Divide-and-conquer-based quantum chemical study for interaction between HIV-1 reverse transcriptase and MK-4965 inhibitor

MK-4965, 3-{5-[(6-Amino-1H-pyrazolo[3,4-b]pyridine-3-yl)methoxy]-2- chlorophenoxy}-5-chloro-benzonitrile, is a novel non-nucleoside reverse transcriptase inhibitor (NNRTI) revealing high levels of potency against wild-type (WT) the human immunodeficiency virus type-1 (HIV-1) and some important mutants.
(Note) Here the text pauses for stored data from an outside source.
==> src/hdl/inner_interp.sv <==
//////////////////////////////////////////////////////////////////////
// Inner interpreter, fetch and execute over the boot ROM code
// Runs queued XTs from the outer interpreter on a circular stack
// Drives the UART transmitter and the three active-low LEDs
//////////////////////////////////////////////////////////////////////
`timescale 1ns/1ps

module inner_interp
	import forth_pkg::*;
(
	input  logic  clk,
	input  logic  reset,
	input  cell_t code_data,
	output addr_t pc,
	input  logic  xt_valid,
	input  addr_t xt,
	output logic  xt_pop,
	input  cell_t num_data,
	output logic  num_pop,
	output logic  tx_send,
	output char_t tx_data,
	input  logic  tx_busy,
	output logic  led_r,
	output logic  led_g,
	output logic  led_b
);

	typedef enum logic [1:0] {RUN, OPERAND, EMIT_WAIT} state_e;

	state_e state;
	state_e state_n;
	op_e    op;
	op_e    pending;
	op_e    pending_n;
	addr_t  pc_n;
	sp_t    sp;
	sp_t    sp_n;
	sp_t    sp_up;
	sp_t    sp_dn;
	cell_t  stack [STACK_DEPTH];
	cell_t  tos;
	cell_t  nos;
	logic   we;
	sp_t    wa;
	cell_t  wd;
	logic   led_we;

	assign op = op_e'(code_data[15:0]);
	// Pointer wraps, stack is circular
	assign sp_up = sp + sp_t'(1);
	assign sp_dn = sp - sp_t'(1);
	assign tos = stack[sp];
	assign nos = stack[sp_dn];
	assign tx_data = tos[7:0];

	////////////////////////////////////////////////////////////////////
	// Decode and next state
	////////////////////////////////////////////////////////////////////
	always_comb begin
		state_n = state;
		pending_n = pending;
		pc_n = pc;
		sp_n = sp;
		we = 1'b0;
		wa = sp;
		wd = tos;
		xt_pop = 1'b0;
		num_pop = 1'b0;
		tx_send = 1'b0;
		led_we = 1'b0;
		case (state)
			RUN: begin
				pc_n = pc + addr_t'(1);
				we = op inside {OP_PLUS, OP_MINUS, OP_DUP, OP_NEGATE, OP_ZERO_EQUAL,
					OP_ZERO_LESS_THAN, OP_NUMBER};
				case (op)
					// Stall until the line is ready
					OP_EXECUTE: begin
						pc_n = xt_valid ? xt : pc;
						xt_pop = xt_valid;
					end
					OP_LIT, OP_BRANCH, OP_0BRANCH: begin
						pending_n = op;
						state_n = OPERAND;
					end
					OP_PLUS: begin
						wa = sp_dn;
						wd = nos + tos;
						sp_n = sp_dn;
					end
					OP_MINUS: begin
						wa = sp_dn;
						wd = nos - tos;
						sp_n = sp_dn;
					end
					OP_DUP: begin
						wa = sp_up;
						sp_n = sp_up;
					end
					OP_DROP: sp_n = sp_dn;
					OP_NEGATE: wd = '0 - tos;
					// Flags are all ones for true
					OP_ZERO_EQUAL: wd = {32{tos == '0}};
					OP_ZERO_LESS_THAN: wd = {32{tos[31]}};
					OP_EMIT: begin
						tx_send = 1'b1;
						sp_n = sp_dn;
						state_n = EMIT_WAIT;
					end
					OP_IO_LED: begin
						led_we = 1'b1;
						sp_n = sp_dn;
					end
					OP_NUMBER: begin
						num_pop = 1'b1;
						wa = sp_up;
						wd = num_data;
						sp_n = sp_up;
					end
					default: ;
				endcase
			end
			// Operand cell of lit and the branches
			OPERAND: begin
				state_n = RUN;
				pc_n = pc + addr_t'(1);
				case (pending)
					OP_LIT: begin
						we = 1'b1;
						wa = sp_up;
						wd = code_data;
						sp_n = sp_up;
					end
					OP_BRANCH: pc_n = addr_t'(code_data);
					OP_0BRANCH: begin
						sp_n = sp_dn;
						if (tos == '0) begin
							pc_n = addr_t'(code_data);
						end
					end
					default: ;
				endcase
			end
			EMIT_WAIT: begin
				if (!tx_busy) begin
					state_n = RUN;
				end
			end
			default: state_n = RUN;
		endcase
	end

	always_ff @(posedge clk or negedge reset) begin
		if (!reset) begin
			state <= RUN;
			pending <= OP_EXECUTE;
			pc <= '0;
			sp <= '0;
			led_r <= 1'b1;
			led_g <= 1'b1;
			led_b <= 1'b1;
		end else begin
			state <= state_n;
			pending <= pending_n;
			pc <= pc_n;
			sp <= sp_n;
			// LED on when its bit is set
			if (led_we) begin
				led_g <= ~tos[0];
				led_b <= ~tos[1];
				led_r <= ~tos[2];
			end
		end
	end

	always_ff @(posedge clk) begin
		if (we) begin
			stack[wa] <= wd;
		end
	end

	// ROM code only holds known opcodes where one is fetched
	assert property (@(posedge clk) disable iff (!reset)
		(state == RUN) |-> (code_data <= cell_t'(op.last())));

endmodule
--- src/dsp_seq_pkg.sv ---
package dsp_seq_pkg;

    // Bus widths and memory size
    localparam int addr_w    = 16;
    localparam int word_w    = 16;
    localparam int rom_depth = 4096;
    localparam int rom_aw    = $clog2(rom_depth);

    // Opcodes in bits 15:12
    localparam int op_hi = 15;
    localparam int op_lo = 12;
    localparam logic [3:0] op_nop    = 4'h0;
    localparam logic [3:0] op_goto   = 4'h1;
    localparam logic [3:0] op_call   = 4'h2;
    localparam logic [3:0] op_branch = 4'h3;
    localparam logic [3:0] op_load   = 4'h4;
    localparam logic [3:0] op_ptread = 4'h5;

    // Branch sub-codes of op_branch, bits 10:8
    localparam int br_hi = 10;
    localparam int br_lo = 8;
    localparam logic [2:0] br_ret     = 3'd0;
    localparam logic [2:0] br_iret    = 3'd1;
    localparam logic [2:0] br_goto_pt = 3'd2;
    localparam logic [2:0] br_call_pt = 3'd3;

    // Register selectors of op_load, bits 11:10
    localparam int rsel_hi = 11;
    localparam int rsel_lo = 10;
    localparam logic [1:0] reg_pt = 2'd0;
    localparam logic [1:0] reg_pr = 2'd1;
    localparam logic [1:0] reg_pi = 2'd2;
    localparam logic [1:0] reg_i  = 2'd3;

    // Immediate, jump field and step register widths
    localparam int imm_w  = 10;
    localparam int ja_w   = 12;
    localparam int step_w = 12;

    // Post-increment select in op_ptread
    localparam int istep_bit = 0;

    // Fixed addresses
    localparam logic [addr_w-1:0] irq_vector = 16'd1;
    localparam logic [addr_w-1:0] reset_pc   = 16'd0;

endpackage

--- src/seq_ctl_if.sv ---
`timescale 1ns/1ps

interface seq_ctl_if;

    // Control strobes, one per decoded instruction
    logic goto_ja;
    logic call_ja;
    logic ret;
    logic iret;
    logic goto_pt;
    logic call_pt;
    logic load_en;
    logic pt_read;

    // Pointer step select, only meaningful with pt_read
    logic istep;

    // Instruction fields
    logic [dsp_seq_pkg::ja_w-1:0]   ja_field;
    logic [1:0]                     r_field;
    logic [dsp_seq_pkg::word_w-1:0] imm;

    modport dec (
        output goto_ja, call_ja, ret, iret, goto_pt, call_pt,
        output load_en, pt_read, istep,
        output ja_field, r_field, imm
    );

    modport aau (
        input goto_ja, call_ja, ret, iret, goto_pt, call_pt,
        input load_en, pt_read, istep,
        input ja_field, r_field, imm
    );

endinterface
`config.mk`:
```
export PLATFORM = sky130hd
export DESIGN_NAME = opb_adc083000ctrl
export DESIGN_NICKNAME = d
export VERILOG_FILES = /design/src/source/adc_ctrl_pkg.sv /design/src/source/adc_sclk_gen.sv /design/src/source/adc_spi_shifter.sv /design/src/source/adc_serial_ctrl.sv /design/src/source/opb_adc_regs.sv /design/src/source/opb_adc083000ctrl.sv
export VERILOG_INCLUDE_DIRS = /design/src /design/src/source
export SDC_FILE = /design/constraint.sdc
export NUM_CORES = 1
export LEC_CHECK = 0
export ABC_CLOCK_PERIOD_IN_PS = 4100
export BUFFER_PORTS_ARGS = -buffer_cell sky130_fd_sc_hd__buf_2
export CORE_ASPECT_RATIO = 1.75
export CORE_MARGIN = 2
export CORE_UTILIZATION = 50
export DETAILED_ROUTE_END_ITERATION = 16
export PLACE_DENSITY = 0.82
export SETUP_SLACK_MARGIN = 0.15
export SYNTH_ARGS = -nofsm -noshare
export SYNTH_HDL_FRONTEND = slang
export SYNTH_HIERARCHICAL = 1
export SYNTH_SLANG_ARGS = --single-unit
```
`constraint.sdc`:
```
create_clock -name sys_clk -period 4.1 [get_ports sys_clk]
set_input_delay 1.025 -clock sys_clk [delete_from_list [all_inputs] [get_ports sys_clk]]
set_output_delay 1.025 -clock sys_clk [all_outputs]
set_load 0.01 [all_outputs]
```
The divide-and-conquer (DC) based Hartree-Fock (HF) and second-order Møller-Plesset perturbation theory (MP2) calculations were performed for the binding modes of MK-4965 in the reverse transcriptase (RT) of the WT HIV-1 and a mutant Y181C, 181 tyrosine mutated by cysteine. The binding pockets of MK-4965 consisting of 19 residues are selected for the study. Numerical assessments confirmed the efficiency and accuracy of the DC-MP2 method in comparison with the conventional MP2 one. Subsystem interaction energies obtained by the DC-MP2 calculations clarified the key parts of the binding between MK-4965 and HIV-1: hydrogen bonding with 102 lysine, which is apart from mutated 181 residue. The present information can give a helpful guide for the future inhibitor design.